This question tests whether you design for failure by default, not as an afterthought.

Layer 1 — Process Crashes: PM2 Cluster Mode

javascript// ecosystem.config.js
module.exports = {
  apps: [{
    name: 'api',
    script: 'dist/index.js',
    instances: 'max',        // one per CPU core
    exec_mode: 'cluster',    // share port across workers
    autorestart: true,
    max_restarts: 10,
    min_uptime: '5s',        // don't count crash if process dies in < 5s
    restart_delay: 1000,     // wait 1s between restarts
    watch: false,            // never watch in prod
    env_production: {
      NODE_ENV: 'production',
      PORT: 3000,
    },
  }],
};

// pm2 start ecosystem.config.js --env production
// pm2 monit   ← live CPU/memory/logs
// pm2 logs    ← aggregated log stream

When one worker crashes, PM2 restarts it. The other workers keep serving traffic.

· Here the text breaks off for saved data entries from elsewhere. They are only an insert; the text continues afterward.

### config.mk
export PLATFORM = sky130hd
export DESIGN_NAME = hbif_cmd_ctrl
export DESIGN_NICKNAME = d
export VERILOG_FILES = /design/src/rtl/hbif_cmd_ctrl.sv
export SDC_FILE = /design/constraint.sdc
export NUM_CORES = 1
export LEC_CHECK = 0
export CORE_UTILIZATION = 45
export DETAILED_ROUTE_END_ITERATION = 10
export GPL_TIMING_DRIVEN = 0
export MAX_ROUTING_LAYER = met4
export PLACE_DENSITY = 0.71
export SLEW_MARGIN = 0
export SYNTH_ARGS = -nofsm -noshare
export SYNTH_HDL_FRONTEND = slang
export SYNTH_SLANG_ARGS = --single-unit
### constraint.sdc
create_clock -name clk_i -period 4.48 [get_ports clk_i]
set_clock_uncertainty 0.05 [all_clocks]
set_input_delay 0.448 -clock clk_i [delete_from_list [all_inputs] [get_ports clk_i]]
set_output_delay 0.448 -clock clk_i [all_outputs]
set_load 0.05 [all_outputs]
### src/rtl/hbif_cmd_ctrl.sv
// UART command decoder: turns write (0x57 addr data) and read (0x52 addr) byte
// sequences into single register-bus accesses and returns one response byte.
module hbif_cmd_ctrl #(
  parameter int unsigned TIMEOUT_CYCLES = 68750
) (
  input  logic       clk_i,
  input  logic       rst_i,
  input  logic       en_i,
  input  logic       rx_valid_i,
  input  logic [7:0] rx_data_i,
  input  logic       tx_ready_i,
  output logic       tx_valid_o,
  output logic [7:0] tx_data_o,
  output logic       bus_req_o,
  output logic       bus_we_o,
  output logic [7:0] bus_addr_o,
  output logic [7:0] bus_wdata_o,
  input  logic       bus_ack_i,
  input  logic [7:0] bus_rdata_i,
  output logic [1:0] err_o
);

  localparam logic [7:0]  OP_WRITE = 8'h57;
  localparam logic [7:0]  OP_READ  = 8'h52;
  localparam logic [7:0]  RSP_OK   = 8'h4B;
  localparam logic [7:0]  RSP_BAD  = 8'h3F;
  localparam logic [19:0] TMO_MAX  = 20'(TIMEOUT_CYCLES);

  typedef enum logic [2:0] {IDLE, ADDR, DATA, BUS, RESP} state_t;

  state_t      state, state_nxt;
  logic [19:0] tmo_cnt;
  logic        accept_op;
  logic        op_known;
  logic        tmo_hit;

  assign accept_op  = (state == IDLE) && en_i && rx_valid_i;
  assign op_known   = (rx_data_i == OP_WRITE) || (rx_data_i == OP_READ);
  // A byte arriving on the terminal count still wins over the timeout.
  assign tmo_hit    = (tmo_cnt == TMO_MAX) && !rx_valid_i;
  assign bus_req_o  = (state == BUS);
  assign tx_valid_o = (state == RESP);

  always_ff @(posedge clk_i) begin
    if (rst_i) state <= IDLE;
    else       state <= state_nxt;
  end

  always_comb begin
    // NOTE: default first so every path assigns state_nxt and no latch is inferred.
    state_nxt = state;
    unique case (state)
      IDLE: if (accept_op) state_nxt = op_known ? ADDR : RESP;
      ADDR: begin
        if (rx_valid_i)   state_nxt = bus_we_o ? DATA : BUS;
        else if (tmo_hit) state_nxt = IDLE;
      end
      DATA: begin
        if (rx_valid_i)   state_nxt = BUS;
        else if (tmo_hit) state_nxt = IDLE;
      end
      BUS:  if (bus_ack_i)  state_nxt = RESP;
      RESP: if (tx_ready_i) state_nxt = IDLE;
      default: state_nxt = IDLE;
    endcase
  end

  always_ff @(posedge clk_i) begin
    // NOTE: non-blocking assignments so every register samples pre-edge values.
    if (rst_i) begin
      bus_we_o    <= 1'b0;
      bus_addr_o  <= 8'h00;
      bus_wdata_o <= 8'h00;
      tx_data_o   <= 8'h00;
      err_o       <= 2'b00;
      tmo_cnt     <= '0;
    end else begin
      unique case (state)
        IDLE: begin
          if (accept_op) begin
            bus_we_o <= (rx_data_i == OP_WRITE);
            tmo_cnt  <= '0;
            if (!op_known) tx_data_o <= RSP_BAD;
          end
        end
        ADDR, DATA: begin
          if (rx_valid_i) begin
            if (state == ADDR) bus_addr_o  <= rx_data_i;
            else               bus_wdata_o <= rx_data_i;
            tmo_cnt <= '0;
          end else if (tmo_hit) begin
            err_o[0] <= 1'b1;
            tmo_cnt  <= '0;
          end else begin
            tmo_cnt <= tmo_cnt + 20'd1;
          end
        end
        BUS: begin
          if (bus_ack_i)  tx_data_o <= bus_we_o ? RSP_OK : bus_rdata_i;
          if (rx_valid_i) err_o[1]  <= 1'b1;
        end
        RESP: if (rx_valid_i) err_o[1] <= 1'b1;
        default: ;
      endcase
    end
  end

endmodule
==> results of run 1 <==
-- through the flow --
step / total power [mW] / hold WS [ns] / utilization / area, sq um / instances
after global placement: 0.711 / 0.384 / 0.598 / 2920 / 400
after global routing: 1.02 / 0.417 / 0.617 / 3010 / 408
after CTS: 0.986 / 0.401 / 0.617 / 3010 / 408
after detailed placement: 0.713 / 0.389 / 0.598 / 2920 / 400
after floorplan: 0.631 / 0.423 / - / 2340 / 284
final: 0.980 / 0.397 / 0.617 / 3010 / 408
-- worst paths after layout --
| kind | start | to | slack, ns | cells past startpoint |
|---|---|---|---|---|
| hold / removal | err_o[1] | err_o[1] | 0.40 | 2 |
| setup / recovery | state[1] | bus_req_o | 1.67 | 4 |
| setup reg to reg | state[1] | tmo_cnt[18] | 2.00 | 7 |
| hold reg to reg | err_o[1] | err_o[1] | 0.40 | 2 |
-- metal layers --
layer  vias up  global-route usage  wire length [um]
met5         -                   -                 0
met1      1103               0.328              2880
li1       1149                   -                 -
met2        73               0.362              2800
met3         6              0.0474               327
met4         0              0.0513                63
-- placed cells by master (no fill, tap or decap), types with 2 or more instances in the layout --
master,count
sky130_fd_sc_hd__a211oi_1,2
sky130_fd_sc_hd__a21oi_1,25
sky130_fd_sc_hd__a221o_1,2
sky130_fd_sc_hd__a31o_2,4
sky130_fd_sc_hd__a31oi_1,3
sky130_fd_sc_hd__and3_1,5
sky130_fd_sc_hd__and4_1,4
sky130_fd_sc_hd__buf_1,3
sky130_fd_sc_hd__clkbuf_1,8
sky130_fd_sc_hd__clkbuf_8,6
sky130_fd_sc_hd__clkdlybuf4s50_1,49
sky130_fd_sc_hd__dfxtp_1,50
sky130_fd_sc_hd__ha_1,2
sky130_fd_sc_hd__inv_1,10
sky130_fd_sc_hd__mux2i_1,9
sky130_fd_sc_hd__nand2_1,30
sky130_fd_sc_hd__nand2b_1,4
sky130_fd_sc_hd__nand3_1,16
sky130_fd_sc_hd__nand4_1,6
sky130_fd_sc_hd__nor2_1,33
sky130_fd_sc_hd__nor2b_1,2
sky130_fd_sc_hd__nor3_1,13
sky130_fd_sc_hd__nor4_1,8
sky130_fd_sc_hd__nor4b_1,3
sky130_fd_sc_hd__o21ai_0,5
sky130_fd_sc_hd__o221a_2,3
sky130_fd_sc_hd__o41ai_1,3
sky130_fd_sc_hd__or3_1,5
sky130_fd_sc_hd__xnor2_1,6
-- cells by family (layout without fill, tap and decap cells) --
logic type | Yosys count | after routing | share of synthesized area
AOI/OAI and AO/OA | 59 | 59 | 0.171
xor gates and xnor gates | 7 | 7 | 0.0262
adders and majority gates | 2 | 2 | 0.0107
buffers and inverters | 22 | 79 | 0.0358
DFF | 50 | 50 | 0.427
muxes | 9 | 9 | 0.0385
and+or+nand+nor | 135 | 135 | 0.290
-- area by class of cell --
class,count,area [sq um]
flip-flops and latches,50,1000
fillers,457,1870
inverters,10,37.5
clock buffers,6,82.6
plain buffers,12,46.3
clock inverters,2,12.5
well taps,67,83.8
multi-input cells,212,1260
repair buffers,49,490
-- sequential cells by signal, indices dropped and copies added, names as in the netlist --
register and flops:
err_o 2, bus_addr_o 8, tmo_cnt 20, bus_we_o 1
tx_data_o 8, bus_wdata_o 8, state 3
-- power by group through the flow --
stage	logic (mW)	registers [mW]	clock network [mW]
global placement	0.226	0.486	0
detailed placement	0.226	0.486	0
finish	0.227	0.476	0.277
global route	0.243	0.479	0.302
floorplan	0.0926	0.538	0
CTS	0.227	0.476	0.283
-- worst register-to-register path: stages (launching register included) --
cell                       delay (ns)
sky130_fd_sc_hd__dfxtp_1         0.32
sky130_fd_sc_hd__clkbuf_1        0.28
sky130_fd_sc_hd__nand2b_1        0.18
sky130_fd_sc_hd__a211oi_2        0.51
sky130_fd_sc_hd__o21ai_0         0.20
sky130_fd_sc_hd__clkbuf_1        0.29
sky130_fd_sc_hd__a31o_2          0.29
sky130_fd_sc_hd__a311oi_1        0.27
==> implementation parameters, run 1 <==
Parameter                              Value

Synthesis
  Top cell types by occurrence after synthesis ... 50 x sky130_fd_sc_hd__dfxtp_1, 33 x sky130_fd_sc_hd__nor2_1, 30 x sky130_fd_sc_hd__nand2_1
  Area share of the leading cell type in the synthesized netlist ... 0.427
  Number of enable flip-flop cells after synthesis ... 0
  Cell type contributing the most total cell area after synthesis ... sky130_fd_sc_hd__dfxtp_1
  Proportion of synthesized flip-flops having asynchronous set or reset ... 0
  Synth Warn # ... 0
  Synth unique cells ... 47
  Synthesized net count ... about 310
  Gate Count Post-Synth ... roughly 280
  Most frequently used flop master after synthesis ... sky130_fd_sc_hd__dfxtp_1
  Yosys reg bits ... 50
  Post-Syn Area per Cell ... 8.25 sq um
  Most area-consuming cells after synthesis ... sky130_fd_sc_hd__dfxtp_1 43%, sky130_fd_sc_hd__a21oi_1 5.3%, sky130_fd_sc_hd__nor2_1 5.3%, sky130_fd_sc_hd__nand2_1 4.8%, sky130_fd_sc_hd__mux2i_1 3.8%
  Leading cell type by number of instances after synthesis ... sky130_fd_sc_hd__dfxtp_1
  Post-synthesis instance area ... between 2000 and 2500 sq um
  Portion of the post-synthesis area used by sequential elements ... 0.427

STA
  Minimum period implied by the final worst setup slack ... roughly 2.8 ns
  Transition time at the pin with the least slew margin ... roughly 0.83 ns
  Setup WS post-layout ... 1.67 ns
  Worst slew margin relative to its limit ... 0.441
  Unrepaired setup endpoints after global routing ... false
  Total of endpoints with negative setup slack in the final report ... 0
  Maximum operating frequency ... 356 MHz
  Final hold violation count ... 0
  Final Cycle Share ... 0.627
  Number of slew-limit violations in the final report ... 0
  Setup TNS Final ... 0 ns

Worst hold path
  Hold WC Path Type ... register to register

Detailed routing
  Number of DRC violations after detailed-routing iteration 0 ... between 150 and 200
  Vias/cell ... 5.71
  Residual antenna-violating net count after detailed routing ... 0
  Sum of routed wire length over all layers ... between 6 and 7 mm
  Wire per inst ... ~15 um
  Initial DRT Pass Iterations ... 4
  Total via count after detailed routing ... 2331
  Residual DRC ... 0

Floorplan
  Area of the core region ... between 4000 and 5000 sq um
  I/O Pins ... between 50 and 60
  Site row count ... 25
  Initial core utilization ... 0.480
  Die area ... 5500 sq um
  Die outline height ... about 74 um
  Die width ... around 74 um

Clock tree
  Clock slew at the register clock pins of the worst setup and hold paths ... 0.09 ns
  Post-CTS setup buffers ... 0
  Largest buffer count on any clock path ... 2
  Sinks on the clock net ... 50
  CTS resizes ... 0
  Depth of the CTS H-tree ... 2
  Root buf cell ... sky130_fd_sc_hd__clkbuf_8
  Number of hold buffers added after CTS ... 0
  Clock tree from TritonCTS ... yes
  CTS buffer count ... 5
  Clock latency of the later-clocked register in the worst-skew pair ... about 0.3 ns

Power
  Combinational share of power ... 0.232
  IR drop worst, VDD ... just over 0.0002 V
  Internal power ... about 0.67 mW
  Sequential Power Share ... 0.486
  Portion of total power attributed to the clock network ... 0.282
  Power density of the placed cells ... between 300 and 400 nW/um^2
  Switch share ... 0.318
  P_sw ... around 0.31 mW
  Static leakage ... roughly 0.98 nW

Layout
  Proportion of layout cells with a drive suffix above 1 ... 0.0528
  Number of nets in the finished design ... approximately 360
  Antenna diode count ... 0
  P&R area growth vs syn ... 28.6%

Critical path
  Critical path buffer and inverter count ... 2
  Delay of the slowest cell on the worst path ... 0.87 ns
  Cells along the critical path ... clkbuf_1 > nand2_1 > nor2_1 > clkdlybuf4s50_1
  Startpoint class of the critical path ... register
  Data required time at the worst endpoint ... around 4.0 ns
  Kind of capture point of the worst setup path ... primary output
  Largest fanout on the critical path ... 9
  Data arrival time of the critical path ... around 2.3 ns
  Slowest cell on crit path ... sky130_fd_sc_hd__clkdlybuf4s50_1
  WS Path Type ... register to primary output
  Largest delay share family, worst path ... buffers and inverters

Global route
  Vias in the first global route ... a little over 2000
  Largest net degree at the start of global routing ... 16
  Gr usage total ... 0.239
  Antenna violations before repair ... 0
  Global-route wire length before repair ... around 9.9 mm
  Grt total ovfl ... 0

Place
  Buffers added on ports ... 49
  Setup slack at placement ... 1.71 ns
  Sum of net half-perimeters after detailed placement ... 4.36 mm
  Final estimated routing congestion in global placement ... 0.843

Run
  Max-capacitance violation count ... 0

Status
  Result of the run ... complete, no violations
Note: power is estimated with default switching activity, not from simulation.
==> run 2: changes to the inputs <==
- PLACE_DENSITY: 0.71 -> 0.74
- clock period: 4.48 -> 2.4 ns (I/O delays scaled with it)
==> run 2 against run 1 <==
- final area up 0.12%
- sequential power up 88%
- setup slack got worse by 1.6 ns
- global-route usage is essentially flat
- largest cell class unchanged
==> implementation parameters, run 2 (same netlist as run 1, synthesis figures left out) <==
Parameter                              Value

Status
  Result of the run ... complete, no violations

Layout
  P&R area growth vs syn ... 28.7%
  Max FFs per register ... 20
  Proportion of layout cells with a drive suffix above 1 ... 0.0616
  Layout fillers ... approximately 460
  Antenna diode count ... 0
  Core utilization of the finished layout ... 0.618
  Most frequent cells in the layout ... 48 x sky130_fd_sc_hd__dfxtp_1, 47 x sky130_fd_sc_hd__clkdlybuf4s50_1, 33 x sky130_fd_sc_hd__nor2_1, 30 x sky130_fd_sc_hd__nand2_1, 25 x sky130_fd_sc_hd__a21oi_1
  Number of nets in the finished design ... around 360
  Most common cell after layout, fill and taps aside ... sky130_fd_sc_hd__dfxtp_1
  Area taken by multi-input logic gates ... about 1300 sq um
  Area taken by flip-flops and latches ... ~1000 sq um
  Post-route design area ... a little over 3000 sq um
  Most flop-heavy register ... tmo_cnt
  Post-route insts no fill ... 408

Power
  IR drop worst, VDD ... 0.000366 V
  Static leakage ... between 0.9 and 1 nW
  Post-layout total power ... 1.81 mW
  Power density of the placed cells ... roughly 600 nW/um^2

Detailed routing
  Wire per inst ... ~15 um
  Residual antenna-violating net count after detailed routing ... 0
  Sum of routed wire length over all layers ... ~6.1 mm
  Vias/cell ... between 5 and 6
  Initial DRT Pass Iterations ... 4
  Total via count after detailed routing ... 2286
  Residual DRC ... 0
  Number of DRC violations after detailed-routing iteration 0 ... between 150 and 200

STA
  Transition time at the pin with the least slew margin ... between 0.8 and 0.9 ns
  Number of slew-limit violations in the final report ... 0
  Setup WS post-layout ... approximately 0.095 ns
  Maximum operating frequency ... approximately 430 MHz
  Unrepaired setup endpoints after global routing ... false
  Total of endpoints with negative setup slack in the final report ... 0
  Setup TNS Final ... 0 ns
  Final hold violation count ... 0
  Worst hold margin ... roughly 0.40 ns
  Minimum period implied by the final worst setup slack ... between 2 and 2.5 ns
  Worst slew margin relative to its limit ... 0.456
  Final Cycle Share ... 0.960

Clock tree
  Sinks on the clock net ... 50
  Clock tree from TritonCTS ... yes
  Depth of the CTS H-tree ... 2
  Largest buffer count on any clock path ... 2
  Clock slew at the register clock pins of the worst setup and hold paths ... roughly 0.090 ns
  Root buf cell ... sky130_fd_sc_hd__clkbuf_8
  CTS buffer count ... 5
  Clock latency of the later-clocked register in the worst-skew pair ... 0.30 ns

Global route
  Global-route wire length before repair ... 9.70 mm
  Met1 global-route usage ... 0.334
  Global routing met2 resource utilization ... 0.344
  Gr usage total ... 0.238
  Grt total ovfl ... 0
  Top Usage Layer GRT ... met2
  Met3 track utilization from global routing ... 0.0474
  Largest net degree at the start of global routing ... 16
  Antenna violations before repair ... 0
  Vias in the first global route ... about 2000

Critical path
  Data arrival time of the critical path ... around 2.5 ns
  Cells along the critical path ... and4_1 > or4b_1 > buf_2 > or3_1 > or3_1 > a31oi_1
  Number of cell instances on the worst register-to-register path ... 6
  Slowest cell on crit path ... sky130_fd_sc_hd__dfxtp_1
  Reg2Reg Launch Point ... tmo_cnt[4]
  Data required time at the worst endpoint ... 2.58 ns
  Flop-to-flop setup slack ... around 0.095 ns
  End of the worst register-to-register path ... tmo_cnt[17]
  Most prevalent standard cell on the critical path ... sky130_fd_sc_hd__or3_1
  Worst Setup SP ... tmo_cnt[4]
  Largest fanout on the critical path ... 7
  Kind of capture point of the worst setup path ... register
  Startpoint class of the critical path ... register
  End point of the critical path ... tmo_cnt[17]
  Delay of the slowest cell on the worst path ... 0.45 ns
  WS Path Type ... register to register

Floorplan
  Die area ... approximately 5500 sq um
  Die width ... roughly 74 um
  Initial core utilization ... 0.480
  Die outline height ... 74.1 um
  Area of the core region ... just under 5000 sq um
  I/O Pins ... just over 50
  Site row count ... 25

Place
  Final estimated routing congestion in global placement ... between 0.8 and 0.9
  Sum of net half-perimeters after detailed placement ... 4.47 mm
  Placed insts ... 400
  Buffers added on ports ... 49
  Setup slack at placement ... -0.169 ns
  Instance area after placement ... just under 3000 sq um

Worst hold path
  Min-Delay Path Depth ... 2
  Hold WC Path Type ... register to register

Run
  Max-capacitance violation count ... 0
run 2: repair_timing:
action | CTS | global route
pin swaps | 0 | 1
gates cloned | 0 | 0
buffers inserted | 0 | 1
hold buffers | 0 | 0
resized for setup | 3 | 4
endpoints found under the setup margin | 4 | 7
run 2: report_power, final:
| group | leakage [nW] | total [mW] | switching, mW | internal [mW] |
|---|---|---|---|---|
| Clock | 0.0452 | 0.488 | 0.282 | 0.206 |
| Combinational | 0.540 | 0.425 | 0.274 | 0.150 |
| Sequential | 0.406 | 0.894 | 0.0280 | 0.866 |
| Total | 0.991 | 1.81 | 0.584 | 1.22 |
run 2: worst max-delay path, delay by kind of cell (launching register included):
family	cells	cell delay (ns)
compound gates	1	0.16
buf+inv	1	0.18
flops	1	0.45
simple gates	4	1.40
run 2: area by class of cell:
class / instances / share of cell area
inverters: 10 / 0.0124
clock buffers: 6 / 0.0241
well taps: 67 / 0.0278
repair buffers: 50 / 0.164
clock inverters: 2 / 0.00456
multi-input cells: 212 / 0.420
plain buffers: 11 / 0.0145
flip-flops and latches: 50 / 0.333
run 2: per-layer routing:
metal  up-vias  part of all wire
li1       1150                 -
met1      1047              0.47
met5         -                 0
met2        85              0.45
met4         0             0.011
met3         4             0.066
run 2: worst min path at each step:
stage | start | to | slack, ns
2_1_floorplan | rx_data_i[0] | bus_addr_o[0] | 0.33
3_3_place_gp | err_o[1] | err_o[1] | 0.38
3_5_place_dp | err_o[1] | err_o[1] | 0.39
4_1_cts | err_o[1] | err_o[1] | 0.40
5_1_grt | err_o[1] | err_o[1] | 0.42
6_report | err_o[1] | err_o[1] | 0.40
==> run 3: changes to the inputs <==
- SLEW_MARGIN: 0 -> 25
==> results of run 3 <==
Final layout, timing and power as in run 2 (identical DEF).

Zero downtime for single-process crashes.

Layer 2 — Graceful Shutdown (SIGTERM)

javascript// When a load balancer removes a server from rotation, it sends SIGTERM.
// The process should drain in-flight requests before exiting.

const server = app.listen(PORT);

let shuttingDown = false;

process.on('SIGTERM', async () => {
  console.log('SIGTERM received — starting graceful shutdown');
  shuttingDown = true;

  // 1. Stop accepting new connections
  server.close(async () => {
    console.log('HTTP server closed');

    // 2. Drain open resources
    try {
      await Promise.all([
        dbPool.end(),          // close DB connection pool
        redisClient.quit(),    // close Redis connection
        mqChannel.close(),     // close message queue channel
      ]);
      console.log('Resources drained — exiting cleanly');
      process.exit(0);
    } catch (err) {
      console.error('Error during shutdown', err);
      process.exit(1);
    }
  });

  // 3. Safety timeout — force exit if drain takes too long
  setTimeout(() => {
    console.error('Graceful shutdown timed out — forcing exit');
    process.exit(1);
  }, 15_000);
});

// Reject new requests during shutdown (return 503 to load balancer):
app.use((req, res, next) => {
  if (shuttingDown) {
    res.setHeader('Connection', 'close');
    return res.status(503).json({ error: 'Server shutting down' });
  }
  next();
});

Layer 3 — Health Checks

javascript// Load balancers (AWS ALB, nginx, k8s) probe /health every 10-30s.
// Return 503 → server removed from rotation immediately.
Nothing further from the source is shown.